== DATA RECORDS
File: src/rtl/lcd_scan_pkg.sv
package lcd_scan_pkg;

    localparam int MAX_ROWS = 128;
    localparam int ROW_W    = $clog2(MAX_ROWS);

    typedef enum logic [1:0] {
        QTR_0 = 2'd0,
        QTR_1 = 2'd1,
        QTR_2 = 2'd2,
        QTR_3 = 2'd3
    } quarter_e;

    function automatic int unsigned rows_of(input logic [1:0] sel);
        unique case (sel)
            2'd0:    rows_of = 48;
            2'd1:    rows_of = 64;
            2'd2:    rows_of = 96;
            default: rows_of = 128;
        endcase
    endfunction

endpackage

File: src/rtl/lcd_scan_timer.sv
module lcd_scan_timer
    import lcd_scan_pkg::*;
#(
    parameter int QTR_TICKS = 2
) (
    input  logic       clk,
    input  logic       rst,
    input  logic       run_i,
    input  logic       tick_i,
    input  logic       fsel_i,
    input  logic [1:0] duty_i,
    input  logic       ext_alt_i,
    output logic       row_clk_o,
    output logic       col_a_o,
    output logic       col_b_o,
    output logic       frame_o,
    output logic       alt_o,
    output logic       rise_o,
    output logic       fall_o,
    output logic       wrap_o
);

    localparam int TW     = $clog2(QTR_TICKS) + 1;
    localparam int QLO    = (QTR_TICKS / 2 > 0) ? QTR_TICKS / 2 : 1;

    typedef struct packed {
        logic [TW-1:0]    tick;
        quarter_e         qtr;
        logic [ROW_W-1:0] row;
        logic             frm;
        logic             alt;
    } tstate_t;

    tstate_t st_d, st_q;
    logic [TW-1:0]    qlen;
    logic [ROW_W-1:0] last_row;

    always_comb begin
        st_d     = st_q;
        rise_o   = 1'b0;
        fall_o   = 1'b0;
        wrap_o   = 1'b0;
        qlen     = fsel_i ? TW'(QTR_TICKS) : TW'(QLO);
        last_row = ROW_W'(rows_of(duty_i) - 1);
        if (!run_i) begin
            st_d.tick = '0;
            st_d.qtr  = QTR_0;
            st_d.row  = '1;
            st_d.frm  = 1'b0;
            st_d.alt  = ext_alt_i;
        end else begin
            if (tick_i) begin
                if (st_q.tick >= qlen - TW'(1)) begin
                    st_d.tick = '0;
                    st_d.qtr  = quarter_e'(2'(st_q.qtr) + 2'd1);
                    rise_o    = (st_q.qtr == QTR_3);
                    fall_o    = (st_q.qtr == QTR_1);
                end else begin
                    st_d.tick = st_q.tick + TW'(1);
                end
            end
            if (rise_o) begin
                wrap_o    = (st_q.row >= last_row);
                st_d.row  = wrap_o ? '0 : st_q.row + ROW_W'(1);
                st_d.frm  = wrap_o;
                if (wrap_o) begin
                    st_d.alt = ~st_q.alt;
                end
            end
        end
    end

    always_ff @(posedge clk) begin
        if (rst) begin
            st_q.tick <= '0;
            st_q.qtr  <= QTR_0;
            st_q.row  <= '1;
            st_q.frm  <= 1'b0;
            st_q.alt  <= 1'b0;
        end else begin
            st_q <= st_d;
        end
    end

    assign row_clk_o = run_i & ((st_q.qtr == QTR_0) | (st_q.qtr == QTR_1));
    assign col_a_o   = run_i & (st_q.qtr != QTR_0);
    assign col_b_o   = run_i & (st_q.qtr != QTR_1);
    assign frame_o   = st_q.frm;
    assign alt_o     = st_q.alt;


    col_a_fall_chk: assert property (@(posedge clk) disable iff (rst || !run_i)
        $fell(col_a_o) |-> $rose(row_clk_o));


    frame_on_row_edge_chk: assert property (@(posedge clk) disable iff (rst || !run_i)
        $rose(frame_o) |-> $rose(row_clk_o));


    alt_at_frame_chk: assert property (@(posedge clk) disable iff (rst)
        (run_i && $past(run_i) && (alt_o != $past(alt_o))) |-> $rose(frame_o));

endmodule
## src/rtl/cic_pkg.sv

```systemverilog
package cic_pkg;
  localparam int CODE_W   = 6;
  localparam int VEC_W    = 1 << CODE_W;
  localparam int HALF_W   = 32;
  localparam int WORD_LSB = 2;
  localparam int WORD_W   = 6;
  localparam int VIEW_LSB = WORD_LSB + WORD_W;

  // register pair index = word >> 1
  localparam logic [4:0] P_PEND = 5'd0;
  localparam logic [4:0] P_PCLR = 5'd1;
  localparam logic [4:0] P_IEN  = 5'd2;
  localparam logic [4:0] P_ISET = 5'd3;
  localparam logic [4:0] P_ICLR = 5'd4;
  localparam logic [4:0] P_MASK = 5'd8;

  typedef logic [VEC_W-1:0] vec_t;
endpackage

```

## src/rtl/cic_pending.sv

```systemverilog
module cic_pending
  import cic_pkg::*;
(
  input  logic              clk_i,
  input  logic              rst_ni,
  input  logic              cmpl_valid_i,
  input  logic [CODE_W-1:0] cmpl_code_i,
  input  logic              cmpl_final_en_i,
  input  logic              cmpl_inter_en_i,
  input  vec_t              clr_i,
  output vec_t              pend_o
);
  vec_t hw_set;
  vec_t pend_q;

  always_comb begin
    hw_set = '0;
    if (cmpl_valid_i && (cmpl_final_en_i || cmpl_inter_en_i))
      hw_set[cmpl_code_i] = 1'b1;
  end

  // set has priority over a same-cycle software clear
  always_ff @(posedge clk_i or negedge rst_ni) begin
    if (!rst_ni) pend_q <= '0;
    else         pend_q <= (pend_q & ~clr_i) | hw_set;
  end

  assign pend_o = pend_q;
endmodule

```

## src/rtl/cic_regfile.sv

```systemverilog
module cic_regfile
  import cic_pkg::*;
#(
  parameter int NUM_REGIONS = 4,
  parameter int ADDR_W      = 12
) (
  input  logic                         clk_i,
  input  logic                         rst_ni,
  input  logic                         bus_req_i,
  input  logic                         bus_we_i,
  input  logic [ADDR_W-1:0]            bus_addr_i,
  input  logic [HALF_W-1:0]            bus_wdata_i,
  output logic [HALF_W-1:0]            bus_rdata_o,
  input  vec_t                         pend_i,
  output vec_t                         pend_clr_o,
  output vec_t                         ien_o,
  output logic [NUM_REGIONS-1:0][VEC_W-1:0] amask_o
);
  localparam int VIEW_W = ADDR_W - VIEW_LSB;

  logic [VIEW_W-1:0] view;
  logic [WORD_W-1:0] word;
  logic [4:0]        pair;
  logic              hi_half;
  logic              view_ok;
  logic              is_glb;
  vec_t              view_msk;
  vec_t              wd64;
  vec_t              eff;
  logic              wr;
  vec_t              ien_q;
  vec_t              iset;
  vec_t              iclr;
  vec_t              rd64;
  logic [NUM_REGIONS-1:0][VEC_W-1:0] amask_q;
  logic [NUM_REGIONS-1:0]            mask_we;
  logic [NUM_REGIONS-1:0]            mask_rd;

  assign view    = bus_addr_i[VIEW_LSB +: VIEW_W];
  assign word    = bus_addr_i[WORD_LSB +: WORD_W];
  assign pair    = word[WORD_W-1:1];
  assign hi_half = word[0];
  assign is_glb  = (view == '0);

  always_comb begin
    view_ok  = is_glb;
    view_msk = is_glb ? '1 : '0;
    for (int r = 0; r < NUM_REGIONS; r++) begin
      if (view == VIEW_W'(r + 1)) begin
        view_ok  = 1'b1;
        view_msk = amask_q[r];
      end
    end
  end

  assign wd64 = hi_half ? {bus_wdata_i, {HALF_W{1'b0}}} : {{HALF_W{1'b0}}, bus_wdata_i};
  assign eff  = wd64 & view_msk;
  assign wr   = bus_req_i && bus_we_i && view_ok;

  assign pend_clr_o = (wr && pair == P_PCLR) ? eff : '0;
  assign iset       = (wr && pair == P_ISET) ? eff : '0;
  assign iclr       = (wr && pair == P_ICLR) ? eff : '0;

  always_ff @(posedge clk_i or negedge rst_ni) begin
    if (!rst_ni) ien_q <= '0;
    else         ien_q <= (ien_q | iset) & ~iclr;
  end

  for (genvar r = 0; r < NUM_REGIONS; r++) begin : g_mask
    assign mask_rd[r] = is_glb && (pair == 5'(P_MASK + r));
    assign mask_we[r] = bus_req_i && bus_we_i && mask_rd[r];

    always_ff @(posedge clk_i or negedge rst_ni) begin
      if (!rst_ni) begin
        amask_q[r] <= '0;
      end else if (mask_we[r]) begin
        if (hi_half) amask_q[r][VEC_W-1:HALF_W] <= bus_wdata_i;
        else         amask_q[r][HALF_W-1:0]     <= bus_wdata_i;
      end
    end
  end

  always_comb begin
    rd64 = '0;
    if (pair == P_PEND)     rd64 = pend_i & view_msk;
    else if (pair == P_IEN) rd64 = ien_q & view_msk;
    for (int r = 0; r < NUM_REGIONS; r++)
      if (mask_rd[r]) rd64 = amask_q[r];
  end

  assign bus_rdata_o = !view_ok ? '0 :
                       hi_half ? rd64[VEC_W-1:HALF_W] : rd64[HALF_W-1:0];
  assign ien_o       = ien_q;
  assign amask_o     = amask_q;
endmodule

```

## src/rtl/cic_irq_gen.sv

```systemverilog
module cic_irq_gen
  import cic_pkg::*;
#(
  parameter int NUM_REGIONS = 4
) (
  input  logic                              clk_i,
  input  logic                              rst_ni,
  input  vec_t                              pend_i,
  input  vec_t                              ien_i,
  input  logic [NUM_REGIONS-1:0][VEC_W-1:0] amask_i,
  output logic                              glb_irq_o,
  output logic [NUM_REGIONS-1:0]            rgn_irq_o
);
  vec_t                   qual;
  logic [NUM_REGIONS-1:0] rgn_d;

  assign qual = pend_i & ien_i;

  for (genvar r = 0; r < NUM_REGIONS; r++) begin : g_rgn
    assign rgn_d[r] = |(qual & amask_i[r]);
  end

  always_ff @(posedge clk_i or negedge rst_ni) begin
    if (!rst_ni) begin
      glb_irq_o <= 1'b0;
      rgn_irq_o <= '0;
    end else begin
      glb_irq_o <= |qual;
      rgn_irq_o <= rgn_d;
    end
  end
endmodule

```

## src/rtl/cmpl_irq_ctrl.sv

```systemverilog
module cmpl_irq_ctrl
  import cic_pkg::*;
#(
  parameter int NUM_REGIONS = 4,
  parameter int ADDR_W      = 12
) (
  input  logic                   clk_i,
  input  logic                   rst_ni,
  input  logic                   cmpl_valid_i,
  input  logic [5:0]             cmpl_code_i,
  input  logic                   cmpl_final_en_i,
  input  logic                   cmpl_inter_en_i,
  input  logic                   bus_req_i,
  input  logic                   bus_we_i,
  input  logic [ADDR_W-1:0]      bus_addr_i,
  input  logic [31:0]            bus_wdata_i,
  output logic [31:0]            bus_rdata_o,
  output logic                   glb_irq_o,
  output logic [NUM_REGIONS-1:0] rgn_irq_o
);
  vec_t pend_w;
  vec_t pclr_w;
  vec_t ien_w;
  logic [NUM_REGIONS-1:0][VEC_W-1:0] amask_w;

  cic_pending u_pending (
    .clk_i           (clk_i),
    .rst_ni          (rst_ni),
    .cmpl_valid_i    (cmpl_valid_i),
    .cmpl_code_i     (cmpl_code_i),
    .cmpl_final_en_i (cmpl_final_en_i),
    .cmpl_inter_en_i (cmpl_inter_en_i),
    .clr_i           (pclr_w),
    .pend_o          (pend_w)
  );

  cic_regfile #(
    .NUM_REGIONS (NUM_REGIONS),
    .ADDR_W      (ADDR_W)
  ) u_regfile (
    .clk_i       (clk_i),
    .rst_ni      (rst_ni),
    .bus_req_i   (bus_req_i),
    .bus_we_i    (bus_we_i),
    .bus_addr_i  (bus_addr_i),
    .bus_wdata_i (bus_wdata_i),
    .bus_rdata_o (bus_rdata_o),
    .pend_i      (pend_w),
    .pend_clr_o  (pclr_w),
    .ien_o       (ien_w),
    .amask_o     (amask_w)
  );

  cic_irq_gen #(
    .NUM_REGIONS (NUM_REGIONS)
  ) u_irq_gen (
    .clk_i     (clk_i),
    .rst_ni    (rst_ni),
    .pend_i    (pend_w),
    .ien_i     (ien_w),
    .amask_i   (amask_w),
    .glb_irq_o (glb_irq_o),
    .rgn_irq_o (rgn_irq_o)
  );
endmodule

```
==> src/rtl/dbgq_evt_reg.sv <==
module dbgq_evt_reg #(
   parameter int W = 1
) (
   input  logic         clk,
   input  logic         rst_n,
   input  logic         en_i,
   input  logic [W-1:0] d_i,
   output logic [W-1:0] q_o
);

   logic [W-1:0] q_r;

   always_ff @(posedge clk or negedge rst_n) begin
      if (!rst_n) q_r <= '0;
      else        q_r <= en_i ? d_i : '0;
   end

   assign q_o = q_r & {W{en_i}};

endmodule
====
Report every line of the data in which "else" appears.

        end else begin
                end else begin
        end else begin
    else         pend_q <= (pend_q & ~clr_i) | hw_set;
    else         ien_q <= (ien_q | iset) & ~iclr;
      end else if (mask_we[r]) begin
        else         amask_q[r][HALF_W-1:0]     <= bus_wdata_i;
    else if (pair == P_IEN) rd64 = ien_q & view_msk;
    end else begin
      else        q_r <= en_i ? d_i : '0;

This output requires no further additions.